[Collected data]
[config.mk]
export PLATFORM = sky130hd
export DESIGN_NAME = reqc_s_rd_burst_flat
export DESIGN_NICKNAME = d
export VERILOG_FILES = /design/src/rtl/reqc_s_rd_burst_if.sv /design/src/rtl/reqc_s_rd_burst.sv /design/src/flat_wrapper.sv
export SDC_FILE = /design/constraint.sdc
export NUM_CORES = 1
export LEC_CHECK = 0
export ABC_AREA = 1
export CORE_UTILIZATION = 50
export DETAILED_ROUTE_END_ITERATION = 10
export PLACE_DENSITY = 0.83
export SETUP_SLACK_MARGIN = 0.1
export SYNTH_ARGS = -nofsm -noshare
export SYNTH_HDL_FRONTEND = slang
export SYNTH_SLANG_ARGS = --single-unit
[constraint.sdc]
create_clock -name clk -period 4.6 [get_ports clk]
set_input_delay 0.69 -clock clk [delete_from_list [all_inputs] [get_ports clk]]
set_output_delay 0.69 -clock clk [all_outputs]
set_load 0.01 [all_outputs]
[src/rtl/reqc_s_rd_burst_if.sv]
// Bundle for the read executor: request-queue head/pop, single-port SRAM
// read port and the r_* read-data channel. "slave" is the executor side,
// "master" is the surrounding queue / SRAM / consumer.
interface reqc_s_rd_burst_if #(
    parameter int ADR_W  = 10,
    parameter int DATA_W = 32
);
    // Request queue head and pop strobe
    logic              reqc_s_valid;
    logic [3:0]        reqc_s_id;
    logic [31:0]       reqc_s_addr;
    logic              reqc_s_rnext;
    // SRAM read port
    logic              sram_ren;
    logic [ADR_W-1:0]  sram_radr;
    logic [DATA_W-1:0] sram_rdata;
    // Read-data channel
    logic              r_valid;
    logic              r_ready;
    logic [3:0]        r_id;
    logic [DATA_W-1:0] r_data;
    logic              r_last;

    modport slave (
        input  reqc_s_valid, reqc_s_id, reqc_s_addr, sram_rdata, r_ready,
        output reqc_s_rnext, sram_ren, sram_radr, r_valid, r_id, r_data, r_last
    );

    modport master (
        output reqc_s_valid, reqc_s_id, reqc_s_addr, sram_rdata, r_ready,
        input  reqc_s_rnext, sram_ren, sram_radr, r_valid, r_id, r_data, r_last
    );
endinterface

[src/rtl/reqc_s_rd_burst.sv]
// Subordinate-side read executor. Pops one (id, addr) request, reads a
// BURST_LEN-word burst from a 1-cycle-latency SRAM and returns it on the
// r_* channel through a 2-entry buffer. SRAM reads are only issued when the
// buffer is guaranteed to have room for the returning word, so r_ready
// stalls never drop data and a steady r_ready gives one beat per cycle.
module reqc_s_rd_burst #(
    parameter int BURST_LEN = 4,
    parameter int ADR_W     = 10,
    parameter int DATA_W    = 32
) (
    input  logic               clk,
    input  logic               rst_n,
    reqc_s_rd_burst_if.slave   bus
);
    localparam int CNT_W  = $clog2(BURST_LEN + 1);
    localparam int BEAT_W = $clog2(BURST_LEN);

    typedef enum logic {
        S_IDLE  = 1'b0,
        S_BURST = 1'b1
    } state_t;

    state_t              r_state;
    state_t              w_state_nxt;

    logic [3:0]          r_cur_id;
    logic [ADR_W-1:0]    r_cur_adr;
    logic [CNT_W-1:0]    r_issue_cnt;
    logic [BEAT_W-1:0]   r_beat_cnt;
    logic                r_inflight;

    logic [DATA_W-1:0]   r_buf [2];
    logic                r_wptr;
    logic                r_rptr;
    logic [1:0]          r_occ;

    logic                w_rnext;
    logic                w_ren;
    logic                w_valid;
    logic                w_pop;
    logic                w_last;
    logic                w_burst_done;
    logic                w_credit_ok;
    logic [ADR_W-1:0]    w_radr;
    logic                w_unused_addr;

    // Only the word-address field of the byte address is used.
    assign w_unused_addr = ^{bus.reqc_s_addr[31:ADR_W+2], bus.reqc_s_addr[1:0]};

    assign w_valid      = (r_occ != 2'd0);
    assign w_pop        = w_valid & bus.r_ready;
    assign w_last       = w_valid & (r_beat_cnt == BEAT_W'(BURST_LEN - 1));
    assign w_burst_done = w_pop & w_last;

    // A new read may issue only if the buffer still has a free slot after
    // counting the word already on its way back and this cycle's pop.
    assign w_credit_ok  = ({1'b0, r_occ} + {2'b00, r_inflight}) < (3'd2 + {2'b00, w_pop});

    // Word address wraps naturally modulo 2^ADR_W.
    assign w_radr       = r_cur_adr + ADR_W'(r_issue_cnt);

    assign bus.reqc_s_rnext = w_rnext;
    assign bus.sram_ren     = w_ren;
    assign bus.sram_radr    = w_ren ? w_radr : '0;
    assign bus.r_valid      = w_valid;
    assign bus.r_id         = r_cur_id;
    assign bus.r_data       = r_buf[r_rptr];
    assign bus.r_last       = w_last;

    // FSM state register
    always_ff @(posedge clk or negedge rst_n) begin
        if (!rst_n) begin
            r_state <= S_IDLE;
        end else begin
            r_state <= w_state_nxt;
        end
    end

    // FSM next-state: one request per burst, back to IDLE on the last handshake
    always_comb begin
        w_state_nxt = r_state;
        case (r_state)
            S_IDLE:  if (bus.reqc_s_valid) w_state_nxt = S_BURST;
            S_BURST: if (w_burst_done)     w_state_nxt = S_IDLE;
            default: w_state_nxt = S_IDLE;
        endcase
    end

    // FSM outputs: single-cycle pop in IDLE, credit-gated SRAM reads in BURST
    always_comb begin
        w_rnext = 1'b0;
        w_ren   = 1'b0;
        case (r_state)
            S_IDLE:  w_rnext = bus.reqc_s_valid & rst_n;
            S_BURST: w_ren   = (r_issue_cnt < CNT_W'(BURST_LEN)) & w_credit_ok;
            default: ;
        endcase
    end

    // Latch the popped request and track issued reads / delivered beats
    always_ff @(posedge clk or negedge rst_n) begin
        if (!rst_n) begin
            r_cur_id    <= '0;
            r_cur_adr   <= '0;
            r_issue_cnt <= '0;
            r_beat_cnt  <= '0;
        end else if (w_rnext) begin
            r_cur_id    <= bus.reqc_s_id;
            r_cur_adr   <= bus.reqc_s_addr[ADR_W+1:2];
            r_issue_cnt <= '0;
            r_beat_cnt  <= '0;
        end else begin
            if (w_ren) r_issue_cnt <= r_issue_cnt + CNT_W'(1);
            if (w_pop) r_beat_cnt  <= r_beat_cnt + BEAT_W'(1);
        end
    end

    // Two-entry in-order buffer: capture the SRAM word one cycle after its read
    always_ff @(posedge clk or negedge rst_n) begin
        if (!rst_n) begin
            r_inflight <= 1'b0;
            r_buf[0]   <= '0;
            r_buf[1]   <= '0;
            r_wptr     <= 1'b0;
            r_rptr     <= 1'b0;
            r_occ      <= 2'd0;
        end else begin
            r_inflight <= w_ren;
            if (r_inflight) begin
                r_buf[r_wptr] <= bus.sram_rdata;
                r_wptr        <= ~r_wptr;
            end
            if (w_pop) r_rptr <= ~r_rptr;
            case ({r_inflight, w_pop})
                2'b10:   r_occ <= r_occ + 2'd1;
                2'b01:   r_occ <= r_occ - 2'd1;
                default: ;
            endcase
        end
    end
endmodule

[src/flat_wrapper.sv]
// flat-port wrapper written by rule: the top's interface ports become plain ports
module reqc_s_rd_burst_flat 
#(
    parameter int BURST_LEN = 4,
    parameter int ADR_W     = 10,
    parameter int DATA_W    = 32
)
  (clk, rst_n, bus_reqc_s_valid, bus_reqc_s_id, bus_reqc_s_addr, bus_sram_rdata, bus_r_ready, bus_reqc_s_rnext, bus_sram_ren, bus_sram_radr, bus_r_valid, bus_r_id, bus_r_data, bus_r_last);
  reqc_s_rd_burst_if #(.ADR_W(ADR_W), .DATA_W(DATA_W)) bus_i ();
  input  logic clk;
  input  logic rst_n;
  input wire logic [$bits(bus_i.reqc_s_valid)-1:0] bus_reqc_s_valid;
  input wire logic [$bits(bus_i.reqc_s_id)-1:0] bus_reqc_s_id;
  input wire logic [$bits(bus_i.reqc_s_addr)-1:0] bus_reqc_s_addr;
  input wire logic [$bits(bus_i.sram_rdata)-1:0] bus_sram_rdata;
  input wire logic [$bits(bus_i.r_ready)-1:0] bus_r_ready;
  output wire logic [$bits(bus_i.reqc_s_rnext)-1:0] bus_reqc_s_rnext;
  output wire logic [$bits(bus_i.sram_ren)-1:0] bus_sram_ren;
  output wire logic [$bits(bus_i.sram_radr)-1:0] bus_sram_radr;
  output wire logic [$bits(bus_i.r_valid)-1:0] bus_r_valid;
  output wire logic [$bits(bus_i.r_id)-1:0] bus_r_id;
  output wire logic [$bits(bus_i.r_data)-1:0] bus_r_data;
  output wire logic [$bits(bus_i.r_last)-1:0] bus_r_last;
  assign bus_i.reqc_s_valid = bus_reqc_s_valid;
  assign bus_i.reqc_s_id = bus_reqc_s_id;
  assign bus_i.reqc_s_addr = bus_reqc_s_addr;
  assign bus_i.sram_rdata = bus_sram_rdata;
  assign bus_i.r_ready = bus_r_ready;
  assign bus_reqc_s_rnext = bus_i.reqc_s_rnext;
  assign bus_sram_ren = bus_i.sram_ren;
  assign bus_sram_radr = bus_i.sram_radr;
  assign bus_r_valid = bus_i.r_valid;
  assign bus_r_id = bus_i.r_id;
  assign bus_r_data = bus_i.r_data;
  assign bus_r_last = bus_i.r_last;
  reqc_s_rd_burst #(.BURST_LEN(BURST_LEN), .ADR_W(ADR_W), .DATA_W(DATA_W)) u_core (.clk(clk), .rst_n(rst_n), .bus(bus_i));
endmodule
# Word-level counts from Yosys, hierarchy flattened
# Cells that the tools add are included.
[classes] order_cmp=5 addsub=7 eq_ne=3 n_reduce_logical=5 bitwise_logic=10 mux=17
[op_table] cell="32-bit 2-to-1 mux" n=4
[op_table] cell="64-bit bitwise mux" n=1
[op_table] cell="32-bit demux with 1-bit select" n=1
[op_table] cell="10-bit by 3-bit adder with 10-bit output" n=1
[op_table] cell="10-bit 2-to-1 mux" n=1
[op_table] cell="2-bit nonzero test" n=4
[op_table] cell="3-bit 2-to-1 mux" n=2
[op_table] cell="1-bit bitwise AND" n=5
[op_table] cell="2-bit by 1-bit adder with 2-bit output, second input constant" n=2
[op_table] cell="2-bit == test, second input constant" n=2
[op_table] cell="2-bit >= comparator, second input constant" n=2
[op_table] cell="1-bit 2-to-1 mux" n=4
[op_table] cell="2-bit 2-to-1 mux" n=2
[op_table] cell="1-bit NOT with 2-bit output" n=2
[op_table] cell="2-bit case mux with 2 select lines" n=1
[op_table] cell="2-bit by 1-bit adder with 3-bit output" n=1
[op_table] cell="2-bit by 1-bit adder with 3-bit output, first input constant" n=1
[op_table] cell="3-bit by 1-bit adder with 3-bit output, second input constant" n=1
[op_table] cell="3-bit < comparator" n=1
[op_table] cell="3-bit < comparator, second input constant" n=1
[op_table] cell="1-bit NOT" n=3
[op_table] cell="2-bit by 1-bit == test with 1-bit output, second input constant" n=1
[op_table] cell="2-bit by 1-bit < comparator with 1-bit output, second input constant" n=1
[op_table] cell="1-bit case mux with 2 select lines" n=1
[op_table] cell="2 further kinds" n=2
[totals] regBits=89 out_inout_bits=50 inputBits=72 elab_cells=58

# Depth between registers and ports, before layout
# Gate-level depths: netlist of run 1.
[depth] depth_word=8 depth_mapped=9 mapped_depth_nobuf=9

# Least setup slack after synthesis of run 1
# No wires, ideal clock.
[synth_path] path_type="flip-flop to output port" startpoint="register u_core.r_issue_cnt[0]" endpoint="output bus_sram_radr[6]" path_slack_ps=2341 stages_incl_launch_ff=9 path_buffers=0 required_ps=3910 arrival_time_ps=1569 cell_sequence="dfrtp_1 > ha_1 > inv_1 > fa_1 > inv_1 > nand2_1 > a21oi_2 > a21oi_1 > nor2_1"
[synth_between] elab_chain_cells=4 word_cells_on_any_way=5 cone_classes="1 x add/sub; 1 x order compare; 2 x mux; 1 x bitwise"
[synth_lines] item="start: declaration" line_no="reqc_s_rd_burst.sv:28" text="logic [CNT_W-1:0] r_issue_cnt;"
[synth_lines] item="start signal: assignment" line_no="reqc_s_rd_burst.sv:113" text="if (w_ren) r_issue_cnt <= r_issue_cnt + CNT_W'(1);"
[synth_lines] item="branches (longest 3 deep; another with 10-bit by 3-bit adder with 10-bit output)"
[synth_lines] item="10-bit 2-to-1 mux *" line_no="reqc_s_rd_burst.sv:64" text="assign bus.sram_radr = w_ren ? w_radr : '0;"
[synth_lines] item="end: declaration" line_no="flat_wrapper.sv:19" text="output wire logic [$bits(bus_i.sram_radr)-1:0] bus_sram_radr;"
# Mark *: on every way between the ends.

# Worst setup path in the final report of run 1
[layout_path] startpoint="register u_core.r_occ[0]" endpoint="output bus_sram_radr[8]"
[layout_between] elab_chain_cells=7 word_cells_on_any_way=8 cone_classes="2 x add/sub; 1 x order compare; 2 x mux; 2 x bitwise; 1 x reduce/logical"
[layout_lines] item="start: declaration" line_no="reqc_s_rd_burst.sv:35" text="logic [1:0] r_occ;"
[layout_lines] item="start signal: assignment" line_no="reqc_s_rd_burst.sv:135" text="2'b10: r_occ <= r_occ + 2'd1;"
[layout_lines] item="start signal: assignment" line_no="reqc_s_rd_burst.sv:136" text="2'b01: r_occ <= r_occ - 2'd1;"
[layout_lines] item="2-bit nonzero test" line_no="reqc_s_rd_burst.sv:50" text="assign w_valid = (r_occ != 2'd0);"
[layout_lines] item="1-bit bitwise AND" line_no="reqc_s_rd_burst.sv:51" text="assign w_pop = w_valid & bus.r_ready;"
[layout_lines] item="2-bit by 1-bit adder with 3-bit output" line_no="reqc_s_rd_burst.sv:57" text="assign w_credit_ok = ({1'b0, r_occ} + {2'b00, r_inflight}) < (3'd2 + {2'b00, w_pop});"
[layout_lines] item="3-bit < comparator *" line_no="reqc_s_rd_burst.sv:57"
[layout_lines] item="1-bit bitwise AND *" line_no="reqc_s_rd_burst.sv:95" text="S_BURST: w_ren = (r_issue_cnt < CNT_W'(BURST_LEN)) & w_credit_ok;"
[layout_lines] item="1-bit 2-to-1 mux *" line_no="reqc_s_rd_burst.sv:93" text="case (r_state)"
[layout_lines] item="10-bit 2-to-1 mux *" line_no="reqc_s_rd_burst.sv:64"
# Every way passes the cells marked *; elsewhere a longest branch is shown, timed or not.

==> impl_metrics.yaml, run 1 <==
finish:
  layout_commonest_cell: "nand2_1"
  final_layout_size_suffix_gt1_frac: 0.0959
  stdcell_count: 720
  final_nets: 691
  fillerInstances: 674
  utilization: 0.665
  diodes: 0
  layout_common_cells: "nand2_1 (225), clkdlybuf4s50_1 (98), dfrtp_1 (89)"
  area_growth_pct: 28.2
route:
  ant_nets: 0
  post_drt_wl_per_cell_um: 12.7
  drtPass1Iterations: 4
  drcViolationCount: 0
  initialDrtViolationCount: 172
  drt-total-wl_mm: 9.12
  via_per_inst: 4.88
  vias: 3513
grt:
  grt_start_max_net_pins: 66
  grt_pass1_vias: 3334
  antenna_found_initial: 0
  grt_usage: 0.218
  grt_pass1_wl_mm: 15.1
  grt_overflow: 0
critical_path:
  regToRegStartpoint: "u_core.r_inflight"
  ff2ff_setup_slack_ps: 2830
  critical_path.max_fanout: 11
  cp-start-kind: "flop"
  setup.worst_path.class: "flop to output pin"
  end_kind: "output pin"
  crit_arrival_ps: 2580
  reg2reg_depth: 5
  cp-endpoint: "bus_sram_radr[8]"
  reg2reg_to: "u_core.r_buf[51]"
  cp-startpoint: "u_core.r_occ[0]"
  worstPathRequired_ps: 3910
yosys:
  synth_cell_type_count: 29
  netlist_area_um2: 4260
  postSynthAreaPerCell_um2: 8.22
  synth.area.top_cells: "dfrtp_1 (52%), nand2_1 (20%), o21ai_2 (4.7%), o21ai_0 (4.6%), inv_1 (4.1%)"
  synth.top_cell.area_share: 0.522
  synth_seq_cells: 89
  synthCells: 519
  syn_nets: 600
  synth_top_area_cell: "dfrtp_1"
  yosys_warnings: 0
  seq_area_frac_synth: 0.522
timing:
  finalSetupTns_ps: 0
  period_needed_ps: 3270
  rsz0062_at_grt: "false"
  slew_headroom: 0.313
  tightest_slew_ps: 1030
  fmax_ghz: 0.305
  hold-worst-slack_ps: 231
  period_share: 0.712
  fin_skew_ps: 9.15
  drv_slew: 0
  hold_viol: 0
  finalSetupViolCount: 0
floorplan:
  rows: 33
  fp.dieW_um: 94.4
  die-area_um2: 8900
  pin_count: 122
  die_h_um: 94.4
  core_um2: 8220
  start_util: 0.519
clock_network:
  clkTransAtPathRegs_ps: 90
  cts-root-buf: "clkbuf_8"
  clkLatencyLatePin_ps: 350
  cts_resized: 0
  cts_max_level: 3
  clock_path_buffers: 2
  cts_tree: "built"
  cts_num_sinks: 89
  numCtsBuffers: 9
  hold_buffers: 0
  postCtsSetupRepairBufs: 0
place:
  routabilityCongestion: 0.878
  dp_cells: 704
  hpwl_mm: 6.18
  port_buffers: 99
min_path:
  hold_class: "input port to async pin"
power:
  p_per_area_nw_per_um2: 733
  ir_worst_vdd_mv: 0.435
  leakage_nw: 2.77
job:
  cap_violations: 0
outcome:
  status: "completed"
critical path, stage by stage (launching register included):
cell and delay (ps):
dfrtp_1 440, ha_1 230, ha_1 180, nor3_1 280, nand2_2 230, inv_2 180
nand2_1 60, nor2_1 90, clkdlybuf4s50_1 540
state kept, by name, summed over array words and instances (netlist names):
| register | count |
|---|---|
| u_core.bus.r_id | 4 |
| u_core.r_beat_cnt | 2 |
| u_core.r_buf | 64 |
| u_core.r_cur_adr | 10 |
| u_core.r_inflight | 1 |
| u_core.r_issue_cnt | 3 |
| u_core.r_occ | 2 |
| u_core.r_rptr | 1 |
| u_core.r_state | 1 |
| u_core.r_wptr | 1 |
power breakdown:
group / total [mW] / switching [mW] / internal [mW]
Sequential: 1.39 / 0.224 / 1.17
Combinational: 2.09 / 1.12 / 0.971
Clock: 0.526 / 0.274 / 0.252
Total: 4.01 / 1.62 / 2.39
cell usage after synthesis:
cell and number:
a21oi_2 1, dfrtp_1 89, inv_2 5, nand3_1 7, or2_1 1, a21oi_1 5
buf_2 5, inv_1 47, o21ai_1 9, nand2_4 1, nand4_1 3, buf_6 7
clkbuf_1 11, fa_1 1, nand3_2 2, o21bai_1 1, nor3_2 1, ha_1 8
nand2_2 2, clkinv_1 1, xnor2_1 1, or2_2 1, nor2_1 16, nand2_1 226
xor2_1 4, o21ai_2 23, nor3_1 1, nor3b_2 1, o21ai_0 39
worst min-delay path by stage:
stage               cells past startpoint             start  slack [ps]                  to
finish                                  1             rst_n         230    u_core.r_buf[25]
global route                            1             rst_n         240    u_core.r_buf[57]
CTS                                     1             rst_n         240    u_core.r_buf[57]
detailed placement                      2  u_core.r_buf[48]         470    u_core.r_buf[48]
global placement                        2  u_core.r_buf[45]         460    u_core.r_buf[45]
floorplan                               0             rst_n         390  u_core.bus.r_id[0]
logic make-up (layout without fill, tap and decap cells):
group / count (synthesis) / after routing / share of synthesized area
AO/OA/AOI/OAI: 78 / 78 / 0.113
XOR/XNOR: 5 / 5 / 0.0103
adder cells (fa/ha/maj): 9 / 9 / 0.0282
buffers and inverters: 76 / 172 / 0.0807
flip-flops: 89 / 89 / 0.522
AND/OR/NAND/NOR: 262 / 262 / 0.245
cell type report:
class                           count  area (µm²)  share of cell area
Sequential cell                    89        2230               0.407
Tap cell                          105         131              0.0240
Inverter                           53         199              0.0364
Clock buffer                       10         128              0.0233
Multi-Input combinational cell    354        1700               0.310
Timing Repair Buffer              103        1020               0.186
Clock inverter                      6        68.8              0.0126
metal layers:
| metal | global-route usage | wire [µm] |
|---|---|---|
| met1 | 0.292 | 4120 |
| met2 | 0.365 | 4410 |
| met3 | 0.0338 | 503 |
| met4 | 0.0667 | 87 |
| met5 | 0 | 0 |
stage by stage:
step | power [mW] | worst slack (ps) | area (µm²)
6_report | 4.01 | 1330 | 5470
5_1_grt | 4.35 | 1080 | 5470
4_1_cts | 4.04 | 1300 | 5470
3_5_place_dp | 3.50 | 1400 | 5270
3_3_place_gp | 3.42 | 1390 | 5270
2_1_floorplan | 2.65 | 2340 | 4260
Power figures use the tool's default switching activity.
==> run 2: changes to the inputs <==
Settings changed: CORE_UTILIZATION 50 to 43, PLACE_DENSITY 0.83 to 0.76.
Clock period 4.6 ns to 2.7 ns, I/O delays scaled along.
==> impl_metrics.yaml, run 2 (synthesis results as in run 1) <==
outcome:
  status: "completed"
finish:
  final_layout_size_suffix_gt1_frac: 0.127
  layout_common_cells: "nand2_1 (224), dfrtp_1 (89), clkdlybuf4s50_1 (87)"
  utilization: 0.595
  diodes: 0
  area_growth_pct: 31.4
  final_nets: 704
  largest_reg_flops: 64
  stdcell_count: 757
  layout_commonest_cell: "nand2_1"
  fillerInstances: 849
  regMostFlops: "u_core.r_buf"
route:
  via_per_inst: 4.72
  initialDrtViolationCount: 197
  ant_nets: 0
  vias: 3575
  drt-total-wl_mm: 9.49
  post_drt_wl_per_cell_um: 12.5
  drcViolationCount: 0
  drtPass1Iterations: 4
power:
  p_comb_frac: 0.529
  p_seq_frac: 0.342
  swShare: 0.403
  ir_worst_vdd_mv: 0.711
  clockPowerShare: 0.129
  p_per_area_nw_per_um2: 1230
  leakage_nw: 2.89
  p_sw_mw: 2.77
  internal-power_mw: 4.10
grt:
  grt_pass1_wl_mm: 16.0
  grt_pass1_vias: 3458
  grt_usage: 0.200
  antenna_found_initial: 0
  grt_start_max_net_pins: 65
  grt_overflow: 0
place:
  routabilityCongestion: 0.828
  port_buffers: 99
  post-place-ws_ps: 61.4
  dp_cells: 733
  hpwl_mm: 6.36
timing:
  tightest_slew_ps: 1020
  period_share: 0.922
  finalSetupViolCount: 0
  hold_viol: 0
  rsz0062_at_grt: "true"
  slew_headroom: 0.317
  hold-worst-slack_ps: 209
  finalSetupTns_ps: 0
  fin_skew_ps: 4.77
  period_needed_ps: 2490
  setup_slack_ps: 211
  fmax_ghz: 0.402
  drv_slew: 0
floorplan:
  pin_count: 122
  die_h_um: 102
  rows: 35
  die-area_um2: 10300
  start_util: 0.453
  core_um2: 9420
  fp.dieW_um: 102
job:
  cap_violations: 0
clock_network:
  cts_max_level: 3
  clkTransAtPathRegs_ps: 80
  cts-root-buf: "clkbuf_8"
  cts_num_sinks: 89
  cts_tree: "built"
  clock_path_buffers: 2
  hold_buffers: 0
  numCtsBuffers: 9
  clkLatencyLatePin_ps: 340
critical_path:
  crit_arrival_ps: 2080
  ff2ff_setup_slack_ps: 960
  worstPathRequired_ps: 2300
  setup.worst_path.class: "flop to output pin"
  cp-start-kind: "flop"
  critical_path.max_fanout: 5
  end_kind: "output pin"
min_path:
  hold_class: "input port to async pin"
==> run 2: per-layer routing <==
metal	share of wire	wire, µm	global-route usage	vias to the layer above
met5	0	0	0	-
met1	0.44	4220	0.265	1661
met4	0.0027	26	0.0535	0
li1	-	-	-	1807
met2	0.50	4710	0.332	103
met3	0.056	535	0.0442	4
==> run 2: final timing paths <==
| kind | from | to | cells past startpoint |
|---|---|---|---|
| max | u_core.r_issue_cnt[2] | bus_sram_radr[3] | 6 |
| min | rst_n | u_core.r_cur_adr[9] | 2 |
| max reg2reg | u_core.r_occ[0] | u_core.r_occ[1] | 9 |
| min reg2reg | u_core.r_buf[8] | u_core.r_buf[8] | 2 |
| max in group asynchronous | rst_n | u_core.r_buf[50] | 3 |
| min in group clk | u_core.r_buf[8] | u_core.r_buf[8] | 2 |
==> run 2: cell type report <==
class,instances,area [µm²],area share
clock buffer,9,124,0.0221
clock inverter,7,71.3,0.0127
inverter,53,201,0.0360
multi-input combinational,354,1710,0.306
sequential,89,2230,0.398
tap,129,161,0.0288
timing repair buffer,116,1100,0.197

• _Work instructions_
Set down again, word for word, the stretch of records from the line with "# Every way" to the line with "reg2reg_depth: 5", both of those lines included.

• _Expected answer_
# Every way passes the cells marked *; elsewhere a longest branch is shown, timed or not.

==> impl_metrics.yaml, run 1 <==
finish:
  layout_commonest_cell: "nand2_1"
  final_layout_size_suffix_gt1_frac: 0.0959
  stdcell_count: 720
  final_nets: 691
  fillerInstances: 674
  utilization: 0.665
  diodes: 0
  layout_common_cells: "nand2_1 (225), clkdlybuf4s50_1 (98), dfrtp_1 (89)"
  area_growth_pct: 28.2
route:
  ant_nets: 0
  post_drt_wl_per_cell_um: 12.7
  drtPass1Iterations: 4
  drcViolationCount: 0
  initialDrtViolationCount: 172
  drt-total-wl_mm: 9.12
  via_per_inst: 4.88
  vias: 3513
grt:
  grt_start_max_net_pins: 66
  grt_pass1_vias: 3334
  antenna_found_initial: 0
  grt_usage: 0.218
  grt_pass1_wl_mm: 15.1
  grt_overflow: 0
critical_path:
  regToRegStartpoint: "u_core.r_inflight"
  ff2ff_setup_slack_ps: 2830
  critical_path.max_fanout: 11
  cp-start-kind: "flop"
  setup.worst_path.class: "flop to output pin"
  end_kind: "output pin"
  crit_arrival_ps: 2580
  reg2reg_depth: 5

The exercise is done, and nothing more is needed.